English priest and historian (1816–1890)

William Nassau Molesworth (8 November 1816 – 19 December 1890) was an English priest, historian and vegan. He was a priest for the Church of England's parish church in Manchester.

==Background and life==
He was the eldest son of John Edward Nassau Molesworth, vicar of Rochdale, Lancashire, and his first wife Harriet; William was born 8 November 1816, at Millbrook, near Southampton, where his father then held a curacy. The engineer Sir Guilford Lindsey Molesworth was his brother. He was educated at The King's School, Canterbury, and at St. John's College, Cambridge and Pembroke College, Cambridge, where as a senior optime, he graduated B.A. in 1839. In 1842, he proceeded to the degree of M.A., and in 1883 the University of Glasgow gave him its LL.D. degree.
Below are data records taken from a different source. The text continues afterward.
==> design/flow/run.sh <==
#!/bin/bash
# OpenROAD 26Q1-2900-gdf79404cd8, Yosys 0.63+post, stock flow scripts
make -C /OpenROAD-flow-scripts/flow DESIGN_CONFIG=/design/flow/config.mk WORK_HOME=/design/flow/orfs finish
==> design/flow/config.mk <==
export PLATFORM = sky130hd
export DESIGN_NAME = Instr_ROM
export DESIGN_NICKNAME = Instr_ROM
export VERILOG_FILES = /design/flow/design.v
export SDC_FILE = /design/flow/constraint.sdc
export NUM_CORES = 4
export LEC_CHECK = 1
export CORE_AREA = 10 10 70 70
export DIE_AREA = 0 0 80 80
==> design/flow/constraint.sdc <==
current_design Instr_ROM

set clk_period 3.5
set clk_io_pct 0.2

create_clock -name clk0 -period $clk_period

set non_clock_inputs [all_inputs -no_clocks]
set_input_delay [expr $clk_period * $clk_io_pct] -clock clk0 $non_clock_inputs
set_output_delay [expr $clk_period * $clk_io_pct] -clock clk0 [all_outputs]
==> design/flow/design.v <==
`timescale 1ns / 1ps
module Instr_ROM(
    input [9:0] instr_rd_addr, 
    output reg [9:0] instr,
    output reg [2:0] read_reg1,
    output reg [2:0] read_reg2,
    output reg [9:0] jmp_addr,
    output reg [9:0] imm_val);
reg [9:0] memory[45:0];
reg [10:0] i;
    initial begin
        memory[0] = {2'b10, 8'b11111101};          
        memory[1] = 10'b0100000101;         
        memory[2] = {2'b10, 8'b11111011};          
        memory[3] = 10'b0100001101;         
        memory[4] = 10'b1000000000;         
        memory[5] = 10'b0010000101;         
        memory[6] = {4'b1101,6'd26};        
        memory[7] = 10'b0010001101;         
        memory[8] = {4'b1101,6'd24};        
        memory[9] = 10'b0011101000;         
        memory[10] = {4'b1101,6'd13};        
        memory[11] = 10'b0001101000;         
        memory[12] = 10'b0100000100;         
        memory[13] = 10'b0011101001;         
        memory[14] = {4'b1101, 6'd5};        
        memory[15] = 10'b0001101001;         
        memory[16] = 10'b0100001100;         
        memory[17] = {4'b1110,6'd19};        
        memory[18] = {4'b1100,6'd14};        
        memory[19] = {4'b1110,6'd17};        
        memory[20] = 10'b0001101010;         
        memory[21] = 10'b0100010100;         
        memory[22] = {4'b1100,6'd10};        
        memory[23] = 10'b0011101001;         
        memory[24] = {4'b1101,6'd7};        
        memory[25] = 10'b0001101001;         
        memory[26] = 10'b0100001100;         
        memory[27] = {4'b1110,6'd9};         
        memory[28] = 10'b0001101010;         
        memory[29] = 10'b0100010100;         
        memory[30] = {4'b1100,6'd2};         
        memory[31] = {4'b1110,6'd5};         
        memory[32] = 10'b1000000100;         
        memory[33] = 10'b0001010101;         
        memory[34] = 10'b0100010100;         
        memory[35] = 10'b1111000000;         
        memory[36] = 10'b1000000000;         
        memory[37] = 10'b0011101000;         
        memory[38] = {4'b1101,6'd2};         
        memory[39] = 10'b0111000000;         
        memory[40] = 10'b0000010001;         
        memory[41] = 10'b0100010100;         
        memory[42] = 10'b1000000001;         
        memory[43] = 10'b0001000101;         
        memory[44] = 10'b0100000100;         
        memory[45] = 10'b1100110111;         
    end
    always@(instr_rd_addr) begin
        instr = memory[instr_rd_addr];
    end
    always@(instr) begin
            read_reg1 = instr[5:3];
            read_reg2 = instr[2:0];
            jmp_addr = {instr[5], instr[5], instr[5], instr[5], instr[5:0]};
            imm_val = {instr[7], instr[7], instr[7:0]};
    end
endmodule
==> summary.txt <==
Entry: Yosys synthesis followed by OpenROAD place and route.

Run status:
- The run finished with clean final reports.

Cells and area:
- Per the final layout report, the fraction of cells sized above drive strength 1 comes to 23.40%.
- The run gives the count of filler cells inserted in the layout as around 320.
- Once layout is complete, the cells apart from fillers number 234.
- The run puts the area growth from synthesis to layout at 45.73%.
- According to the cell report, flip-flops and latches in the layout number 0.
- The run gives the final-layout clock buffer total as 0.
- Leaving out fill and tap cells, the most frequent cells in the layout are sky130_fd_sc_hd__clkdlybuf4s50_1 (36), sky130_fd_sc_hd__buf_4 (23), sky130_fd_sc_hd__nand2_1 (14).
- The area taken by sequential standard cells is reported as 0 um2.
- The run gives the final design area excluding fillers as 1623 um2.
- The library cell used most frequently in the layout, excluding fill and tap cells, is sky130_fd_sc_hd__clkdlybuf4s50_1.

Critical path:
- For this design, the slowest cell found on the critical path is sky130_fd_sc_hd__clkdlybuf4s50_1.
- STA classifies the critical path startpoint as an input pin.
- The run puts the worst-path maximum fanout at 32.
- The run gives the required time at the worst-slack endpoint as 2800 ps.
- The run gives the launching element of the worst setup path as instr_rd_addr[3].
- Traced cell by cell, the critical path runs through clkdlybuf4s50_1 -> buf_12 -> mux2_4 -> a211oi_2 -> a21oi_1 -> o22a_1 -> clkdlybuf4s50_1.
- The timing report attributes the biggest portion of critical-path delay to buffers and inverters.
- The run gives the stage delay of the slowest cell on the critical path as 520 ps.
- The critical path is of the input pin to output port type.
- The run gives the most prevalent standard cell on the critical path as sky130_fd_sc_hd__clkdlybuf4s50_1.
- Following the worst setup path forward leads to its endpoint at read_reg1[1].
- The run gives the arrival time reported for the critical path endpoint as 2680 ps.
- The run gives the total buffers and inverters traversed by the critical path as 3.
- The run puts the total number of cells along the worst setup path at 7.
- STA classifies the critical path endpoint as an output port.

Timing:
- The run gives the fmax as between 200 and 300 MHz.
- At the pin with the least slew margin, the transition time is 379.2 ps.
- The run puts the final number of hold-violating endpoints at 0.
- The run gives the tightest slew margin relative to the limit as 74.64%.
- Max-slew check failures listed in the final report amount to 0.
- The run puts the portion of the clock cycle consumed by the worst path in the final layout at 96.50%.
- The run gives the final period demand of the worst path as 3377 ps.
- The run gives the sum of negative setup slack as 0 ps.
- The run gives the count of endpoints failing setup in the final report as 0.
- The run gives the worst hold slack as ~2200 ps.

Routing:
- The run puts the via density per instance at roughly 5.1.
- The run gives the number of optimization iterations in the first detailed-route pass as 4.
- Per the detail_route report, the via count comes to 1190.
- In the routed design, unresolved DRC markers number 0.
- The run puts the post-route antenna net violation count at 0.
- The run gives the total wire length after detailed routing as about 3300 um.
- After detailed routing, the average wire length per cell comes to 14.25 um.
- The run gives the DRC marker count from the first detailed-route iteration as approximately 80.
- The run puts the total antenna diodes in the routed design at 0.

Run:
- The run puts the total of max-cap violations at 0.
- The run gives the number of warnings in the stage logs as roughly 48.

Logic synthesis:
- The run gives the yosys warning tally as 1.
- The run puts the cell area after synthesis at 1114 um2.
- The run puts the portion of synthesized cell area occupied by the leading cell type at 18.88%.
- The run gives the number of distinct library cells after synthesis as 42.
- Looking at area per cell type in the netlist, the leader is sky130_fd_sc_hd__buf_4.
- The main area contributors are sky130_fd_sc_hd__buf_4 (19%), sky130_fd_sc_hd__ha_1 (15%), sky130_fd_sc_hd__a21oi_1 (5.8%).
- The run gives the area reported by Yosys stat as 1114 um2.
- The run puts the synthesized netlist cell count at 160.
- After synthesis, the design contains roughly 160 cells according to Yosys.
- The run gives the average instance area after synthesis as 6.960 um2.
- The run gives the register share after synthesis as 0%.

Global route:
- The run puts the initial antenna violation count at 0.
- The run puts the overall global routing resource usage at approximately a tenth.
- The total overflow left after global routing is 0.
- The run puts the routing usage on met1 at 14.64%.
- The run puts the global-route track usage on met3 at around 1.6%.
- The run puts the wire length of the first global-routing pass at 5582 um.
- Entering global routing, the biggest net connects 33 pins.
- The via count of the first global-routing pass is 1108.
- Global route summary, busiest routing layer listed as met2.
- The run puts the met2 layer usage reported by global route at around 16%.

Clocking:
- The run puts the post-cts hold-fix buffer tally at 0.

Floorplan:
- The floorplan step records an initial core utilization of 32.60%.
- The run puts the overall die height at around 80 um.
- The run puts the row count at 21.
- The run gives the placeable core area as 3416 um2.
- After floorplanning, the die was sized to cover 6400 um2.
- The run gives the overall die width as 80 um.
- The run gives the count of boundary I/O pins as 46.

Power and ir drop:
- Looking at the power breakdown, the clock network takes 0% of the total.
- The run puts the worst-case vdd ir drop at 63.18 uV.
- The analysis attributes to net switching a power of about 91 uW.
- The power report attributes to the combinational group a share of 100.0%.
- The run gives the switching part of the total as 39.70%.
- Cell internal power was estimated by the tool at 137.6 uW.
- The share of total power dissipated in sequential elements is 0%.
- The report lists the power per cell area as between 100 and 150 nW/um2.
- The run gives the post-layout total power as 228.2 uW.
- The run gives the static leakage power as 0.7304 nW.

Place:
- The run puts the HPWL after detailed placement at 2665 um.
- The post-placement cell area is 1515 um2.
- The number of placed instances, taps included, is 234.
- As logged by OpenROAD, the buffers inserted on ports number 42.
- The run gives the final RePlAce weighted congestion as 0.8542.

Worst hold path:
- The path class of the tightest hold or removal check is input pin to output port.
- Looking at hold timing, the worst path starts from instr_rd_addr[0].
## repair_timing
item                                    CTS  global route
pin swaps                                 0             3
endpoints found under the setup margin   24            34
buffers inserted                          0             0
hold endpoints to repair                  0             0
gates resized                             8            18
## how the worst min path moves through the flow
stage / depth (start not counted) / endpoint
4_1_cts: 3 / imm_val[1]
5_1_grt: 7 / read_reg2[2]
6_report: 7 / imm_val[2]
## power groups by stage
stage     clock network (mW)  logic, mW  registers (mW)
4_1_cts                    0      0.226               0
5_1_grt                    0      0.252               0
6_report                   0      0.228               0
## Yosys cell counts (2+ instances only)
cell type	count
sky130_fd_sc_hd__a211oi_1	5
sky130_fd_sc_hd__nor2b_1	3
sky130_fd_sc_hd__nand2b_1	2
sky130_fd_sc_hd__o21ai_1	3
sky130_fd_sc_hd__o22ai_1	2
sky130_fd_sc_hd__inv_1	9
sky130_fd_sc_hd__clkbuf_1	3
sky130_fd_sc_hd__buf_4	28
sky130_fd_sc_hd__nand2_1	14
sky130_fd_sc_hd__o21ai_0	7
sky130_fd_sc_hd__o211ai_1	2
sky130_fd_sc_hd__o32ai_1	2
sky130_fd_sc_hd__nor3b_1	2
sky130_fd_sc_hd__a211o_1	3
sky130_fd_sc_hd__mux2i_1	4
sky130_fd_sc_hd__buf_6	2
sky130_fd_sc_hd__a21o_1	2
sky130_fd_sc_hd__ha_1	13
sky130_fd_sc_hd__nor2_1	9
sky130_fd_sc_hd__o31a_1	4
sky130_fd_sc_hd__nor3_1	4
sky130_fd_sc_hd__a21oi_1	13
sky130_fd_sc_hd__buf_2	5
## metal layers
layer / part of all wire [%] / up-vias
met5: 0 / -
met4: 0.57 / 0
met3: 8.8 / 2
met2: 43 / 43
met1: 47 / 543
li1: - / 602
## worst min-delay path, stage by stage
cell	delay [ps]
sky130_fd_sc_hd__dlymetal6s2s_1	150
sky130_fd_sc_hd__inv_4	90
sky130_fd_sc_hd__ha_1	200
sky130_fd_sc_hd__nor2_1	80
sky130_fd_sc_hd__o21ai_0	140
sky130_fd_sc_hd__o31ai_4	100
sky130_fd_sc_hd__dlymetal6s2s_1	100
## cell families after synthesis
kind of cell | count (synthesis) | synth area share, %
fa+ha+maj | 13 | 14.61
buf+inv | 48 | 27.53
xor+xnor | 1 | 0.7867
mux | 6 | 6.966
compound gates | 55 | 34.38
simple gates | 37 | 15.73
## final cells by class
type	count	area, um2	area share, %
Timing Repair Buffer	66	628.1	38.70
Inverter	10	40.04	2.467
Tap cell	46	57.56	3.547
Multi-Input combinational cell	112	897.1	55.28
## per-stage QoR
stage               setup WS [ps]  utilization, %
detailed placement         -96.30           44.36
floorplan                   707.2               -
finish                      122.5           47.51
global route               -9.793           47.51
CTS                        -2.009           45.35
global placement           -67.93           44.36
Power and IR drop assume default switching activity.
Molesworth was ordained in 1839, and became curate to his father in Rochdale. In 1841 the warden and fellows of the Manchester Collegiate Church presented him to the incumbency of St. Andrew's Church, Travis Street, Ancoats, in Manchester, and in 1844 his father presented him to the church of St. Clement, Spotland, near Rochdale. He held that living till his resignation through ill-health in 1889.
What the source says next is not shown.